Verdi Rigoletto
View record and artist detailsRecord and Artist Details
Composer or Director: Giuseppe Verdi
Genre:
Opera
Label: Teldec (Warner Classics)
Magazine Review Date: 11/1993
Media Format: CD or Download
Media Runtime: 120
Mastering:
DDD
Catalogue Number: 4509-90851-2

Tracks:
Composition | Artist Credit |
---|---|
Rigoletto |
Giuseppe Verdi, Composer
Alastair Miles, Monterone, Bass Alexander Agache, Rigoletto, Baritone Barry Banks, Borsa, Tenor Carlo Rizzi, Conductor Fabrizio Visentin, Usher, Bass Geoffrey Moses, Count Ceprano, Bass Giuseppe Verdi, Composer Jennifer Larmore, Maddalena, Contralto (Female alto) Leontina Vaduva, Gilda, Soprano Patricia Bardon, Giovanna, Soprano Paula Bradbury, Page, Mezzo soprano Peter Sidhom, Marullo, Baritone Rebecca Evans, Countess Ceprano, Mezzo soprano Richard Leech, Duke, Tenor Samuel Ramey, Sparafucile, Bass Welsh National Opera Chorus Welsh National Opera Orchestra |
Author: Alan Blyth
This version is splendidly sung. Apart from one or two pitch problems from the Duke and the Rigoletto, which should have been rectified, the music is traversed with exemplary precision by voices of the right kind and weight. Unfortunately there has to be more to an account of Rigoletto indeed any Verdi opera, than disciplined and accurate reading of the notes, and it's that extra ingredient I find missing here. Agache, a baritone I have admired inordinately in the theatre and on LaserDisc as Boccanegra (Decca, 5/93), here evinces admiration again for his solid virtues of strong tone and firm line. Vaduva, successful at Covent Garden as Manon (Massenet's) and Antonia, sings a limpid Gilda, one in the tradition of the girl as a child-like victim of misfortune. Leech has all the notes for the Duke's taxing part also a clear, clean definition between and through them: his performance is unfailingly attractive—perhaps too much so for this devil-may-care part.
I was astonished to find that it was nearly four years since I reviewed the last new version, the Chailly, so I thought it was time for a refresher course.

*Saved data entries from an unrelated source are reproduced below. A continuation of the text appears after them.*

This is an optimization exercise on Yosys and OpenROAD, whose aim is small area, a short achievable clock period and few clock cycles, not a production implementation. Function was checked by simulation only, so behaviour that the tests miss may differ from the original.

File: flow/config.mk
export PLATFORM = sky130hd
export DESIGN_NAME = descent_top
export DESIGN_NICKNAME = descent_top
export VERILOG_FILES = /design/flow/design.v
export SDC_FILE = /design/flow/constraint.sdc
export NUM_CORES = 4
export LEC_CHECK = 0
export CAP_MARGIN = 20
export CORE_MARGIN = 2
export CORE_UTILIZATION = 40
export SLEW_MARGIN = 20
File: flow/constraint.sdc
create_clock -name core_clock -period 15.0 [get_ports {clk}]
set_input_delay 3.0000 -clock core_clock [delete_from_list [all_inputs] [get_ports {clk}]]
set_output_delay 3.0000 -clock core_clock [all_outputs]
set_load 0.01 [all_outputs]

In any case I was inclined to take down the older versions to confirm that something was actually missing on the Teldec set. Listen to di Stefano (Serafin) launch ''E il sol dell'anima'' and you immediately note what Leech lacks in ping and character. Hear Callas (Serafin) respond to him and Gilda's infatuation is brought vividly before you in a way Vaduva's somewhat negative interpretation cannot equal. If the sound on that set is too murky, try Pavarotti and Anderson (Chailly) in the same music: similar result with a rather stricter tempo than Serafin's.
Put on Gobbi (Serafin) in ''Cortigiani'' and you find the hunchback's abject pity brought before you in many subtle touches of colour and plangent tone that seem beyond Agache (it's the same story in the Act 1 monologue). Or try Cappuccilli (Giulini) in ''Cortigiani'': here is an intensity of tone and a breadth of line beyond even Gobbi. After Gilda reappears in shock after her seduction, go to Dessi (Muti), so tender and appealing, if discolouring her top notes, and the fierce Zancanaro—more immediately recorded than Vaduva and Agache—and you hear the genuine voice of biting vengeance.

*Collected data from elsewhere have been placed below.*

This is an optimization exercise on Yosys and OpenROAD, whose aim is small area, not a production implementation.
The RTL was checked by simulation tests, not by an equivalence proof against the original design.
Power is estimated from default activity; no workload was simulated.

==> inputs of yarrow <==
==> flow/design.v <==
package mips_pkg;
    localparam int unsigned DATA_W = 32;
    localparam int unsigned ADDR_W = 5;
    typedef logic [4:0]  reg_idx_t;
    typedef logic [31:0] word_t;
    localparam reg_idx_t REG_ZERO = 5'd0;
    localparam reg_idx_t REG_RA   = 5'd31;
endpackage
module rf_ao222n (
    input  logic a0, s0, a1, s1, a2, s2,
    output logic y
);
    assign y = ~((a0 & s0) | (a1 & s1) | (a2 & s2));
endmodule
module rf_nand2 (input logic a, b, output logic y);
    assign y = ~(a & b);
endmodule
module rf_nand4 (input logic a, b, c, d, output logic y);
    assign y = ~(a & b & c & d);
endmodule
module rf_nor2 (input logic a, b, output logic y);
    assign y = ~(a | b);
endmodule
module rf_xor2 (input logic a, b, output logic y);
    assign y = a ^ b;
endmodule
module rf_oai22 (input logic hold, col, cv, wr, output logic y);
    assign y = ~((hold | col) & (cv | wr));
endmodule
module rf_read_predecode (
    input  logic       rst,
    input  logic [4:0] read_reg,
    output logic [3:0] lo_n,
    output logic [7:0] hi_n,
    output logic       valid
);
    always_comb begin
        for (int a = 0; a < 4; a++) lo_n[a] = !(read_reg[1:0] == 2'(a));
        for (int b = 0; b < 8; b++) hi_n[b] = !(!rst && read_reg[4:2] == 3'(b));
    end
    assign valid = !rst && (read_reg != '0);
endmodule
module rf_read_decode (
    input  logic        rst,
    input  logic [4:0]  read_reg,
    output logic [31:1] sel,
    output logic        valid
);
    logic [3:0] lo_n;
    logic [7:0] hi_n;
    rf_read_predecode u_pre (
        .rst      (rst),
        .read_reg (read_reg),
        .lo_n     (lo_n),
        .hi_n     (hi_n),
        .valid    (valid)
    );
    for (genvar i = 1; i < 32; i++) begin : g_sel
        rf_nor2 u_sel (.a(lo_n[i % 4]), .b(hi_n[i / 4]), .y(sel[i]));
    end
endmodule
module rf_read_bit (
    input  logic [31:1] cv,
    input  logic [31:1] sel,
    input  logic        flip,
    output logic        y
);
    logic [10:0] t;
    logic [1:0]  p;
    logic        q;
    logic        raw;
    for (genvar k = 0; k < 10; k++) begin : g_ao
        rf_ao222n u_ao (
            .a0(cv[3*k+1]), .s0(sel[3*k+1]),
            .a1(cv[3*k+2]), .s1(sel[3*k+2]),
            .a2(cv[3*k+3]), .s2(sel[3*k+3]),
            .y (t[k])
        );
    end
    rf_nand2 u_t10 (.a(cv[31]), .b(sel[31]), .y(t[10]));
    rf_nand4 u_p0 (.a(t[0]), .b(t[1]), .c(t[2]), .d(t[3]), .y(p[0]));
    rf_nand4 u_p1 (.a(t[4]), .b(t[5]), .c(t[6]), .d(t[7]), .y(p[1]));
    rf_nor2  u_q  (.a(p[0]), .b(p[1]), .y(q));
    rf_nand4 u_r  (.a(q), .b(t[8]), .c(t[9]), .d(t[10]), .y(raw));
    rf_xor2  u_y  (.a(raw), .b(flip), .y(y));
endmodule
module regfile_read_port #(
    parameter int unsigned DATA_W = mips_pkg::DATA_W,
    parameter int unsigned ADDR_W = mips_pkg::ADDR_W
) (
    input  logic                                 rst,
    input  logic                                 phase,
    input  logic [(1 << ADDR_W)-1:1][DATA_W-1:0] cells,
    input  logic [ADDR_W-1:0]                    read_reg,
    output logic [DATA_W-1:0]                    read_data
);
    localparam int unsigned DEPTH = 1 << ADDR_W;
    logic [DEPTH-1:1] sel;
    logic             valid;
    logic             flip;
    rf_read_decode u_dec (
        .rst      (rst),
        .read_reg (read_reg),
        .sel      (sel),
        .valid    (valid)
    );
    assign flip = phase && valid;
    for (genvar b = 0; b < DATA_W; b++) begin : g_bit
        logic [DEPTH-1:1] column;
        for (genvar i = 1; i < DEPTH; i++) begin : g_col
            assign column[i] = cells[i][b];
        end
        rf_read_bit u_bit (
            .cv (column),
            .sel  (sel),
            .flip (flip),
            .y    (read_data[b])
        );
    end
endmodule
module rf_write_predecode (
    input  logic       rst,
    input  logic       reg_write,
    input  logic [4:0] write_reg,
    output logic [3:0] lo,
    output logic [7:0] hi,
    output logic       rst_n
);
    always_comb begin
        for (int a = 0; a < 4; a++) lo[a] = !rst && reg_write && write_reg[1:0] == 2'(a);
        for (int b = 0; b < 8; b++) hi[b] = write_reg[4:2] == 3'(b);
    end
    assign rst_n = !rst;
endmodule
module rf_write_decode (
    input  logic        rst,
    input  logic        reg_write,
    input  logic [4:0]  write_reg,
    output logic [31:1] wr,
    output logic [31:1] hold
);
    logic [3:0] lo;
    logic [7:0] hi;
    logic       rst_n;
    rf_write_predecode u_pre (
        .rst       (rst),
        .reg_write (reg_write),
        .write_reg (write_reg),
        .lo        (lo),
        .hi        (hi),
        .rst_n     (rst_n)
    );
    for (genvar i = 1; i < 32; i++) begin : g_row
        rf_nand2 u_hold (.a(lo[i % 4]), .b(hi[i / 4]), .y(hold[i]));
        rf_nand2 u_wr   (.a(rst_n), .b(hold[i]), .y(wr[i]));
    end
endmodule
module mips_regfile #(
    parameter int unsigned DATA_W = mips_pkg::DATA_W,
    parameter int unsigned ADDR_W = mips_pkg::ADDR_W
) (
    input  logic              clk,
    input  logic              rst,
    input  logic              reg_write,
    input  logic [ADDR_W-1:0] write_reg,
    input  logic [DATA_W-1:0] write_data,
    input  logic [ADDR_W-1:0] read_reg1,
    input  logic [ADDR_W-1:0] read_reg2,
    output logic [DATA_W-1:0] read_data1,
    output logic [DATA_W-1:0] read_data2
);
    localparam int unsigned DEPTH = 1 << ADDR_W;
    logic                         phase;
    logic [DEPTH-1:1][DATA_W-1:0] cells;
    logic [DEPTH-1:1][DATA_W-1:0] cells_next;
    logic [DEPTH-1:1]             wr, hold;
    logic [DATA_W-1:0]            col;
    always_ff @(posedge clk) begin
        phase <= !rst && !phase;
    end
    assign col = write_data ^ {DATA_W{phase}};
    rf_write_decode u_wdec (
        .rst       (rst),
        .reg_write (reg_write),
        .write_reg (write_reg),
        .wr        (wr),
        .hold      (hold)
    );
    for (genvar i = 1; i < DEPTH; i++) begin : g_row
        for (genvar b = 0; b < DATA_W; b++) begin : g_bit
            rf_oai22 u_upd (
                .hold (hold[i]),
                .col  (col[b]),
                .cv (cells[i][b]),
                .wr   (wr[i]),
                .y    (cells_next[i][b])
            );
        end
    end
    always_ff @(posedge clk) begin
        cells <= cells_next;
    end
    regfile_read_port #(.DATA_W(DATA_W), .ADDR_W(ADDR_W)) u_port1 (
        .rst        (rst),
        .phase      (phase),
        .cells      (cells),
        .read_reg   (read_reg1),
        .read_data  (read_data1)
    );
    regfile_read_port #(.DATA_W(DATA_W), .ADDR_W(ADDR_W)) u_port2 (
        .rst        (rst),
        .phase      (phase),
        .cells      (cells),
        .read_reg   (read_reg2),
        .read_data  (read_data2)
    );
endmodule
==> flow/flow/run.sh <==
#!/bin/bash
set -euo pipefail
export BUFFER_PORTS_ARGS="-buffer_cell sky130_fd_sc_hd__buf_1"
export CTS_ARGS="-sink_clustering_enable -repair_clock_nets -dont_use_dummy_load -sink_clustering_size 30 -sink_clustering_max_diameter 80 -root_buf sky130_fd_sc_hd__clkbuf_16 -buf_list {sky130_fd_sc_hd__clkbuf_16}"
bash standard.sh > flow_make.log 2>&1
==> flow/standard.sh <==
#!/bin/bash
# synth_recipe.tcl (not shown) runs the flow's synth.tcl, then flattens the netlist and writes it again
# the make line also repeats each setting of config.mk as NAME=value (left out here)
make -C /OpenROAD-flow-scripts/flow DESIGN_CONFIG=/design/flow/config.mk WORK_HOME=/design/flow/orfs CLKGATE_MAP_FILE= SYNTH_SCRIPT=/design/flow/synth_recipe.tcl "${@:-finish}"
==> flow/config.mk <==
export PLATFORM = sky130hd
export DESIGN_NAME = mips_regfile
export DESIGN_NICKNAME = mips_regfile
export VERILOG_FILES = /design/flow/design.v
export SDC_FILE = /design/flow/constraint.sdc
export NUM_CORES = 4
export LEC_CHECK = 0
export CAP_MARGIN = 20
export CORE_MARGIN = 2
export CORE_UTILIZATION = 65
export PLACE_DENSITY = 0.8
export SETUP_SLACK_MARGIN = 0.5
export SLEW_MARGIN = 20
export SYNTH_HIERARCHICAL = 1
==> flow/constraint.sdc <==
create_clock -name core_clock -period 6.0 [get_ports {clk}]
set_input_delay 1.2000 -clock core_clock [delete_from_list [all_inputs] [get_ports {clk}]]
set_output_delay 1.2000 -clock core_clock [all_outputs]
set_load 0.01 [all_outputs]
==> raven (differences from yarrow) <==
==> flow/design.v (replaced) <==
package mips_pkg;
    localparam int unsigned DATA_W = 32;
    localparam int unsigned ADDR_W = 5;
    typedef logic [4:0]  reg_idx_t;
    typedef logic [31:0] word_t;
    localparam reg_idx_t REG_ZERO = 5'd0;
    localparam reg_idx_t REG_RA   = 5'd31;
endpackage
module regfile_read_port #(
    parameter int unsigned DATA_W = mips_pkg::DATA_W,
    parameter int unsigned ADDR_W = mips_pkg::ADDR_W
) (
    input  logic                                 rst,
    input  logic                                 phase,
    input  logic [(1 << ADDR_W)-1:1][DATA_W-1:0] cells,
    input  logic [ADDR_W-1:0]                    read_reg,
    output logic [DATA_W-1:0]                    read_data
);
    localparam int unsigned DEPTH = 1 << ADDR_W;
    logic [DEPTH-1:1] sel;
    logic [DATA_W-1:0] raw;
    logic              flip;
    always_comb begin
        for (int i = 1; i < DEPTH; i++)
            sel[i] = !rst && (read_reg == ADDR_W'(i));
    end
    always_comb begin
        raw = '0;
        for (int i = 1; i < DEPTH; i++)
            raw = raw | (cells[i] & {DATA_W{sel[i]}});
    end
    assign flip      = phase && !rst && (read_reg != '0);
    assign read_data = raw ^ {DATA_W{flip}};
endmodule
module mips_regfile #(
    parameter int unsigned DATA_W = mips_pkg::DATA_W,
    parameter int unsigned ADDR_W = mips_pkg::ADDR_W
) (
    input  logic              clk,
    input  logic              rst,
    input  logic              reg_write,
    input  logic [ADDR_W-1:0] write_reg,
    input  logic [DATA_W-1:0] write_data,
    input  logic [ADDR_W-1:0] read_reg1,
    input  logic [ADDR_W-1:0] read_reg2,
    output logic [DATA_W-1:0] read_data1,
    output logic [DATA_W-1:0] read_data2
);
    localparam int unsigned DEPTH = 1 << ADDR_W;
    logic                         phase;
    logic [DEPTH-1:1][DATA_W-1:0] cells;
    logic [DEPTH-1:1]             wr, hold;
    logic [DATA_W-1:0]            col;
    always_ff @(posedge clk) begin
        phase <= !rst && !phase;
    end
    assign col = write_data ^ {DATA_W{phase}};
    always_comb begin
        for (int i = 1; i < DEPTH; i++) begin
            wr[i]   = rst ||  (reg_write && write_reg == ADDR_W'(i));
            hold[i] = rst || !(reg_write && write_reg == ADDR_W'(i));
        end
    end
    always_ff @(posedge clk) begin
        for (int i = 1; i < DEPTH; i++)
            cells[i] <= ~(({DATA_W{hold[i]}} | col) & (cells[i] | {DATA_W{wr[i]}}));
    end
    regfile_read_port #(.DATA_W(DATA_W), .ADDR_W(ADDR_W)) u_port1 (
        .rst        (rst),
        .phase      (phase),
        .cells      (cells),
        .read_reg   (read_reg1),
        .read_data  (read_data1)
    );
    regfile_read_port #(.DATA_W(DATA_W), .ADDR_W(ADDR_W)) u_port2 (
        .rst        (rst),
        .phase      (phase),
        .cells      (cells),
        .read_reg   (read_reg2),
        .read_data  (read_data2)
    );
endmodule
==> flow/run.sh (new file) <==
#!/bin/bash
# synth_recipe.tcl (not shown) runs the flow's synth.tcl, then flattens the netlist and writes it again
# the make line also repeats each setting of config.mk as NAME=value (left out here)
make -C /OpenROAD-flow-scripts/flow DESIGN_CONFIG=/design/flow/config.mk WORK_HOME=/design/flow/orfs CLKGATE_MAP_FILE= SYNTH_SCRIPT=/design/flow/synth_recipe.tcl finish
CORE_UTILIZATION = 45   (was 65)
PLACE_DENSITY = 0.6   (was 0.8)
SETUP_SLACK_MARGIN = unset   (was 0.5)
SYNTH_HIERARCHICAL = unset   (was 1)
removed: flow/flow/run.sh
removed: flow/standard.sh
==> summary of the runs <==
Of raven and yarrow, raven has the higher worst hold slack (gap 0.011 ns).
Between yarrow and raven, the lower via count is in yarrow (gap 18%, measured against raven).
Against raven, the first-iteration DRC count of yarrow is higher by about 3%.
Of raven and yarrow, raven has the higher global-route usage (gap 1.6 points).
raven reached the layout checks and failed them: negative setup slack. yarrow finished clean.
In raven the cell count is higher than in yarrow, by 33%.
==> figures <==
Outcome: raven complete, but fails checks; yarrow no timing/DRC/antenna violations
Layout check failures: raven negative setup slack; yarrow -
GR Util met1: raven 0.7349; yarrow 0.6663
Cell Count, Final, Fillers Out: raven 5689; yarrow 4283
RD Place Congestion: raven 1.045; yarrow 1.095
Total detailed-routing wirelength: raven 289.3 mm; yarrow 170.8 mm
Worst vdd rail ir drop: raven 0.0002304 V; yarrow 0.0003402 V
Area share of buffers outside the clock network: raven 0.09321; yarrow 0.04700
Multi-input logic portion of the cell area: raven 0.4047; yarrow 0.4102
Area share of the largest cell type after synthesis: raven 0.4793; yarrow 0.5541
GRT Total Usage: raven 0.5884; yarrow 0.5721
Clock buffers: raven 160; yarrow 41
Hold worst-path end: raven cells[539]; yarrow cells[823]

-- afterwards: timing with drivers on the ports --
In the flow no input, the clock included, has a driving cell. The finished layouts below were timed again as built, in two steps.
Step 1 (the two cells are an assumption about what drives the block):
set clk [get_ports {clk}]
set_driving_cell -lib_cell sky130_fd_sc_hd__clkbuf_16 $clk
set_driving_cell -lib_cell sky130_fd_sc_hd__buf_2 [delete_from_list [all_inputs] $clk]
Step 2 also shifts input and output timing later by t, the mid clock arrival at the registers, as if the neighbouring blocks saw the same clock.
Slacks: no drivers / after step 1 / after step 2; pairs: no drivers / after step 1.
run	shift t [ns]	slack for setup (ns)	hold slack, ns	latest minus earliest clock arrival (ns)
yarrow	0.694	0.101 / 0.023 / 0.023	0.464 / 0.464 / 0.464	0.074 / 0.074
raven	0.803	-0.129 / -0.152 / -0.152	0.476 / 0.476 / 0.476	0.037 / 0.037
The setup slack of yarrow, which loses most, moves by -0.078 ns with the drivers and by -0.078 ns with both steps.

In that last example you also note how Muti with a superior orchestra (what a plaintive oboe at the start of ''Tutte le feste''!) moulds the music more significantly than Rizzi and his WNO Orchestra. Rizzi's conducting is in the modern mould of both Muti and Chailly, direct and not keen to yield to his singers' whims or needs, not giving them or the music the extra room to breathe allowed by Serafin and Giulini. Rizzi is attentive to detail but doesn't find quite the response given by the La Scala players for Muti or the Vienna Philharmonic for Giulini. Muti also scores, as does Chailly, in having an Italian chorus, more authentic in sound than their Welsh brothers.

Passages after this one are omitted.